RFE/RL: Initially, you were only working with five officially sanctioned, if you will, media organizations -- "The New York Times," "The Guardian," et cetera. Has that situation changed and you're now partnering with a greater number of organizations on an official level?

Hrafnsson: Yes, I mean, this is a project that had two phases. In the first phase, we were working with the large publications you mentioned -- "Der Spiegel," "The Guardian," "The New York Times," "El Pais," and "Le Monde."

In the second phase, we are working on a more regional, local level with the media all over the world -- Central America, Latin America, various countries in Asia, et cetera, and in Europe -- with more of a focus on regional matters. That is actually an ongoing project, although I am not able to pull up how many media we are now working with. But there are many dozens at the moment.
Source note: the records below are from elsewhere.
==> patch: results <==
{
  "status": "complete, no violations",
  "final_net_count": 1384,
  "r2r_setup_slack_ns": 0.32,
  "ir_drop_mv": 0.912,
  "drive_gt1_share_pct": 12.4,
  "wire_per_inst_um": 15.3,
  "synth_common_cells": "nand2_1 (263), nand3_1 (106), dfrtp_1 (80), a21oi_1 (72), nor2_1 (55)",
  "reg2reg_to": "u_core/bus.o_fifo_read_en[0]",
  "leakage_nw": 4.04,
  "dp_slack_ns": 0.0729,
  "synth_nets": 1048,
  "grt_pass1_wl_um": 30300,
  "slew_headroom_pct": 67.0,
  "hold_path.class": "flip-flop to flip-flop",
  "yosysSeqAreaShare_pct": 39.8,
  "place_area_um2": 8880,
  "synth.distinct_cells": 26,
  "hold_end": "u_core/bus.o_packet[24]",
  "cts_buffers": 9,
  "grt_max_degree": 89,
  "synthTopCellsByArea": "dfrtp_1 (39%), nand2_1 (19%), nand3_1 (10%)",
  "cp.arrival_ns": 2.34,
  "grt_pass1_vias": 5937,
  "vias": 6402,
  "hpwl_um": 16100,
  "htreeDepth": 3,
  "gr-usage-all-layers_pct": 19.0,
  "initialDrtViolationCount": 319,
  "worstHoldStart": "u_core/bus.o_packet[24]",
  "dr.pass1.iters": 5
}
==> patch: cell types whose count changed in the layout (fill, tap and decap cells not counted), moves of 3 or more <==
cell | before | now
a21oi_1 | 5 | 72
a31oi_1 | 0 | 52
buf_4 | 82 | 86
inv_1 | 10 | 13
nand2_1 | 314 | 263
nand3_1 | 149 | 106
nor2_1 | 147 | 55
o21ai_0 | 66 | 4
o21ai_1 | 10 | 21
### src/rtl/mul_div_unit_pkg.sv
// Shared types and operation codes for the iterative multiply/divide unit.
// Holds the op-code path type, the op constants and the FSM state encoding.
package mul_div_unit_pkg;

   typedef logic [2:0] md_code_t;

   localparam md_code_t MD_CODE_MULT  = 3'd0;
   localparam md_code_t MD_CODE_MULTU = 3'd1;
   localparam md_code_t MD_CODE_DIV   = 3'd2;
   localparam md_code_t MD_CODE_DIVU  = 3'd3;
   localparam md_code_t MD_CODE_MTHI  = 3'd4;
   localparam md_code_t MD_CODE_MTLO  = 3'd5;

   typedef enum logic {
      MD_IDLE,
      MD_RUN
   } md_state_t;

   function automatic logic is_iter_op(input md_code_t code);
      return (code == MD_CODE_MULT) || (code == MD_CODE_MULTU) ||
             (code == MD_CODE_DIV)  || (code == MD_CODE_DIVU);
   endfunction

   function automatic logic is_signed_op(input md_code_t code);
      return (code == MD_CODE_MULT) || (code == MD_CODE_DIV);
   endfunction

endpackage
==> config.mk <==
export PLATFORM = sky130hd
export DESIGN_NAME = fht_rom_addr_gen
export DESIGN_NICKNAME = d
export VERILOG_FILES = /design/src/rtl/fht_pkg.sv /design/src/rtl/fht_addr_cnt.sv /design/src/rtl/fht_rom_addr_gen.sv
export SDC_FILE = /design/constraint.sdc
export NUM_CORES = 1
export LEC_CHECK = 0
export BUFFER_PORTS_ARGS = -buffer_cell sky130_fd_sc_hd__clkbuf_2
export CAP_MARGIN = 20
export CELL_PAD_IN_SITES_DETAIL_PLACEMENT = 0
export CELL_PAD_IN_SITES_GLOBAL_PLACEMENT = 1
export CORE_ASPECT_RATIO = 1.75
export CORE_MARGIN = 3
export CORE_UTILIZATION = 37
export CTS_CLUSTER_DIAMETER = 150
export DETAILED_ROUTE_END_ITERATION = 6
export GPL_TIMING_DRIVEN = 0
export HOLD_SLACK_MARGIN = 0.15
export MAX_ROUTING_LAYER = met4
export PLACE_DENSITY_LB_ADDON = 0.1
export SYNTH_ARGS = -nofsm -noshare
export SYNTH_HDL_FRONTEND = slang
export SYNTH_SLANG_ARGS = --single-unit
==> constraint.sdc <==
create_clock -name iCLK -period 1.3 [get_ports iCLK]
set_input_delay 0.065 -clock iCLK [delete_from_list [all_inputs] [get_ports iCLK]]
set_output_delay 0.065 -clock iCLK [all_outputs]
set_load 0.05 [all_outputs]
`config.mk`:
```
export PLATFORM = sky130hd
export DESIGN_NAME = vedic_mult_seq
export DESIGN_NICKNAME = d
export VERILOG_FILES = /design/src/rtl/vedic_mult_seq.sv
export SDC_FILE = /design/constraint.sdc
export NUM_CORES = 1
export LEC_CHECK = 0
export ABC_AREA = 1
export BUFFER_PORTS_ARGS = -buffer_cell sky130_fd_sc_hd__buf_4
export CAP_MARGIN = 20
export CORE_UTILIZATION = 50
export DETAILED_ROUTE_END_ITERATION = 8
export PLACE_DENSITY = 0.8
export SKIP_LAST_GASP = 1
export SYNTH_ARGS = -nofsm -noshare
export SYNTH_HDL_FRONTEND = slang
export SYNTH_SLANG_ARGS = --single-unit
export TNS_END_PERCENT = 5
```
`constraint.sdc`:
```
create_clock -name clk -period 12.41 [get_ports clk]
set_input_delay 2.482 -clock clk [delete_from_list [all_inputs] [get_ports clk]]
set_output_delay 2.482 -clock clk [all_outputs]
set_load 0.005 [all_outputs]
```
**src/rtl/gcd_req_queue_if.sv**
```systemverilog
// Val/rdy message channel between queue and its neighbours.
// master drives msg/val and samples rdy; slave is the reverse.
interface gcd_req_queue_if #(
  parameter int WIDTH = 32
);
  logic [WIDTH-1:0] msg;
  logic             val;
  logic             rdy;

  modport master (
    output msg,
    output val,
    input  rdy
  );

  modport slave (
    input  msg,
    input  val,
    output rdy
  );
endinterface

```
**src/rtl/gcd_req_queue.sv**
```systemverilog
// In-order elastic request queue in front of GcdUnit.
// Ports: clk, reset (sync, high), enq (slave ch), deq (master ch), count.
module gcd_req_queue #(
  parameter int DEPTH = 4,
  parameter int WIDTH = 32,
  parameter int CW    = $clog2(DEPTH) + 1
) (
  input  logic            clk,
  input  logic            reset,
  gcd_req_queue_if.slave  enq,
  gcd_req_queue_if.master deq,
  output logic [CW-1:0]   count
);
  localparam int AW = $clog2(DEPTH);

  logic [WIDTH-1:0] mem [DEPTH];
  logic [AW-1:0]    wp;
  logic [AW-1:0]    rp;
  logic             full;
  logic             empty;
  logic             enq_fire;
  logic             deq_fire;

  // Ready/valid come from registered count only: no in->out path.
  assign full     = (count == CW'(DEPTH));
  assign empty    = (count == '0);
  assign enq.rdy  = !full;
  assign deq.val  = !empty;
  assign deq.msg  = mem[rp];
  assign enq_fire = enq.val && !full;
  assign deq_fire = deq.rdy && !empty;

  always_ff @(posedge clk) begin
    if (reset) begin
      wp    <= '0;
      rp    <= '0;
      count <= '0;
    end else begin
      if (enq_fire)
        wp <= wp + AW'(1);
      if (deq_fire)
        rp <= rp + AW'(1);
      count <= count
             + CW'(enq_fire)
             - CW'(deq_fire);
    end
  end

  // Storage is not cleared on reset; pointers alone define contents.
  always_ff @(posedge clk) begin
    if (enq_fire && !reset)
      mem[wp] <= enq.msg;
  end
endmodule
```
**src/flat_wrapper.sv**
```systemverilog
// flat-port wrapper written by rule: the top's interface ports become plain ports
module gcd_req_queue_flat 
#(
  parameter int DEPTH = 4,
  parameter int WIDTH = 32,
  parameter int CW    = $clog2(DEPTH) + 1
)
  (clk, reset, count, enq_msg, enq_val, enq_rdy, deq_msg, deq_val, deq_rdy);
  gcd_req_queue_if #(.WIDTH(WIDTH)) enq_i ();
  gcd_req_queue_if #(.WIDTH(WIDTH)) deq_i ();
  input  logic clk;
  input  logic reset;
  output logic [CW-1:0] count;
  input wire logic [$bits(enq_i.msg)-1:0] enq_msg;
  input wire logic [$bits(enq_i.val)-1:0] enq_val;
  output wire logic [$bits(enq_i.rdy)-1:0] enq_rdy;
  output wire logic [$bits(deq_i.msg)-1:0] deq_msg;
  output wire logic [$bits(deq_i.val)-1:0] deq_val;
  input wire logic [$bits(deq_i.rdy)-1:0] deq_rdy;
  assign enq_i.msg = enq_msg;
  assign enq_i.val = enq_val;
  assign enq_rdy = enq_i.rdy;
  assign deq_msg = deq_i.msg;
  assign deq_val = deq_i.val;
  assign deq_i.rdy = deq_rdy;
  gcd_req_queue #(.DEPTH(DEPTH), .WIDTH(WIDTH), .CW(CW)) u_core (.clk(clk), .reset(reset), .enq(enq_i), .deq(deq_i), .count(count));
endmodule
```
**config.mk**
```make
export PLATFORM = sky130hd
export DESIGN_NAME = gcd_req_queue_flat
export DESIGN_NICKNAME = d
export VERILOG_FILES = /design/src/rtl/gcd_req_queue_if.sv /design/src/rtl/gcd_req_queue.sv /design/src/flat_wrapper.sv
export SDC_FILE = /design/constraint.sdc
export NUM_CORES = 1
export LEC_CHECK = 0
export BUFFER_PORTS_ARGS = -buffer_cell sky130_fd_sc_hd__clkbuf_2
export CORE_MARGIN = 1.5
export CORE_UTILIZATION = 60
export DETAILED_ROUTE_END_ITERATION = 10
export GPL_ROUTABILITY_DRIVEN = 0
export PLACE_DENSITY = 0.79
export SYNTH_ARGS = -nofsm -noshare
export SYNTH_HDL_FRONTEND = slang
export SYNTH_SLANG_ARGS = --single-unit
```
**constraint.sdc**
```tcl
create_clock -name clk -period 8.1 [get_ports clk]
set_input_delay 0 -clock clk [delete_from_list [all_inputs] [get_ports clk]]
set_output_delay 0 -clock clk [all_outputs]
set_load 0.05 [all_outputs]
```
==> results_dict.tcl <==
set metrics [dict create \
    hold_violations 0 \
    overflow 0 \
    synth_nets 259 \
    dp_worst_setup_slack_ps 5910 \
    holdPathStages 2 \
    clk_latency_ps 500 \
    utilization_pct 81.0 \
    crit_buf_inv 2 \
    cp_num_cells 3 \
    drive_gt1_share_pct 44.3 \
    ys.flop_type "edfxtp_1" \
    worst_setup_path_end_kind "output pin" \
    grt_max_degree 33 \
    drt_iter0_drc 131 \
    wirelength_um 9150 \
    dieArea_um2 9050 \
    post-route-period-util_pct 30.1 \
    clockBufferDepth 2 \
    required_ps 8100 \
    setup-violations-final 0 \
    final_cell_mix "edfxtp_1 (128), clkbuf_2 (72), dlygate4sd3_1 (36), mux4_2 (32), clkbuf_16 (16)" \
    antenna_cells 0 \
    reg2regPathDepth 9 \
    nNetsFinal 387 \
    clk_pin_slew_ps 60 \
    grtUsageTotal_pct 22.3 \
    first_global_vias 2725 \
    crit_path_max_fanout 19 \
    post_cts_buffers 0 \
    synth_area_um2 5090 \
    finalSetupTns_ps 0 \
    fin_crit_ps 2440 \
    postSynthAreaPerCell_um2 23.6 \
    fin_worst_skew_ps 12.6 \
    power.density_nw_per_um2 349 \
    cts_resized 0 \
    worst_slew_pin_slew_ps 851 \
    synth_warnings 0 \
    hp-class "primary input to register" \
    grt_pass1_wl_um 13900 \
    maxSlewViolCount 0 \
    ir_worst_vdd_mv 0.214 \
    place_inst 394 \
    fin_ws_ps 5660 \
    maxCapViolations 0 \
    postPlaceCellArea_um2 5630 \
    rows 33 \
    cp_cell_sequence "buf_4 > mux4_2 > clkbuf_2" \
    area_growth_pct 30.7 \
    rsz0062_at_grt "no" \
    dp_hpwl_um 5000 \
    postLayoutCellArea_um2 6660 \
    antenna_found_initial 0 \
    max_freq_mhz 410 \
    cts_root_buf "clkbuf_8" \
    synth_seq_cells 137 \
    status "finished, final reports clean" \
    reg2reg_setup_slack_ps 5890 \
    io_buffers 72 \
    crit_path_top_delay_cell "dfxtp_2" \
    cp.arrival_ps 2440 \
    ys_seq_area_share_pct 79.0 \
    cts_tree "yes" \
    die_h_um 95.1 \
    pin_count 73 \
    cts_buffers 17 \
    max_slew_margin_pct 43.3 \
    num_vias 2528 \
    synth_edf_count 128 \
    cellLeakagePower_uw 0.00237 \
    fin_cells 462 \
    slowest_delay_ps 640 \
    die_w_um 95.1 \
    core_um2 8220 \
    start_util_pct 62.0 \
    firstDrtPassIters 4 \
    cts_htree_levels 4 \
    synth.distinct_cells 25 \
    wire_per_inst_um 19.8 \
    synth_cells 216 \
    synthArstFlopShare_pct 0 \
    final_common_cell "edfxtp_1" \
    antenna_left 0 \
    vias_per_cell 5.47 \
    crit_type "register to output pin" \
    start_kind "register" \
    drcViolationCount 0 \
    numClockSinks 137 \
    cp_top_family "buffers and inverters" \
]
-- routing by layer --
layer / share of wire, % / track usage [%] / vias up / wire, um
met3: 4.5 / 6.54 / 6 / 408
met2: 55 / 39.0 / 85 / 5030
met4: 0.73 / 7.84 / 0 / 67
li1: - / - / 1153 / -
met1: 40 / 26.1 / 1284 / 3650
met5: 0 / 0 / - / 0
-- final timing paths --
kind	from	to
worst max-delay path	register	deq_msg[17]
worst min-delay path	enq_msg[3]	u_core.mem[0][3]
worst max register to register	u_core.count[1]	u_core.count[2]
worst min register to register	u_core.wp[1]	u_core.wp[1]
-- logic make-up (layout without fill, tap and decap cells) --
group,after synthesis,in the layout,share of synthesized area [%]
flip-flops,137,137,79.0
AO/OA/AOI/OAI,2,2,0.368
XOR/XNOR,3,3,0.516
adder cells (fa/ha/maj),7,7,1.87
buffers and inverters,14,155,1.30
multiplexers,34,34,14.6
AND/OR/NAND/NOR,19,19,2.31
-- worst reg2reg max path, stage by stage (launching register included) --
cell	delay, ps
dfxtp_1	380
o31a_2	380
ha_1	280
inv_1	60
ha_1	130
inv_1	40
fa_1	380
xor2_1	160
and2_2	200
nor3_1	120
-- where the power goes --
| group | internal [uW] | leakage, uW | switching [uW] | total (uW) |
|---|---|---|---|---|
| logic | 204 | 0.000817 | 396 | 601 |
| clock network | 563 | 0.000315 | 283 | 846 |
| registers | 829 | 0.00124 | 48.7 | 878 |
-- Yosys cell counts, types with 2 or more instances --
library cell	count	area share [%]
buf_4	3	0.44
edfxtp_1	128	75
ha_1	6	1.5
mux4_2	32	14
nor3b_1	4	0.59
clkbuf_1	2	0.15
nand2b_1	2	0.25
xor2_1	2	0.34
dfxtp_1	9	3.5
buf_1	3	0.22
inv_1	5	0.37
nor2_1	7	0.52
-- state kept, by name (all words and copies together), names as in the netlist, named ones only --
register and cells:
u_core.wp 2, u_core.count 3, u_core.rp 2, u_core.mem 128
-- area by class of cell --
type / instances / area (um^2)
Fill cell: 403 / 1560
Clock inverter: 15 / 248
Tap cell: 105 / 131
Clock buffer: 17 / 414
Inverter: 6 / 25.0
Sequential cell: 137 / 4030
Multi-Input combinational cell: 65 / 1020
Timing Repair Buffer: 117 / 788
-- through the flow --
step / power (uW) / hold slack (ps)
2_1_floorplan: 1350 / 98.9
3_3_place_gp: 1470 / 215
3_5_place_dp: 1480 / 219
4_1_cts: 2340 / 235
5_1_grt: 2410 / 236
6_report: 2320 / 256
-- repair_timing --
action                                  in CTS  in global routing
hold buffers                                36                  0
hold endpoints to repair                   137                  0
endpoints found under the setup margin       0                  0
Note: power is estimated with default switching activity, not from simulation.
RFE/RL: Is WikiLeaks something that only receives information? It began as a hackers collective, more or less. So are there any proactive ways used to get certain information, or is it all passive and the organization just takes what people bring to it?

Hrafnsson: There is no hacking involved in WikiLeaks, no proactive work in getting information. We are on the receiving end, and we don't use the topics of the content that is passed on to us, contrary to some claims. So we are passive recipients of information, and what we do is we verify the content's authenticity.

We clean the material of traces that could possibly point to the source, and we then get it out to the public -- either by directly posting it to our website or, as we have been doing in the last few months, entering into a direct cooperation with the mainstream media in analyzing the material and publishing stories based on them.

RFE/RL: There is an Internet collective called Anonymous, which I'm sure you know about, and they have claimed to have a relationship with WikiLeaks in some form. Are you working with Anonymous on an official level?

Hrafnsson: There is no official or unofficial relationship with this group. I have no idea who the members are. There's no connection there.

RFE/RL: Do you think that WikiLeaks is generally misunderstood by the media?

Hrafnsson: There are a lot of misunderstandings about WikiLeaks, but this is changing, gradually, I feel. The traditional media are more and more seeing that WikiLeaks is an addition to the media landscape and has very much changed the landscape of the media in the last few months. [This has progressed] even to the extent that some big media -- traditional media operations -- are weighing the option of opening a similar gateway on their own websites.

So...there is gradually more and more understanding of what WikiLeaks is doing and the necessity of the work here with regard to increasing transparency.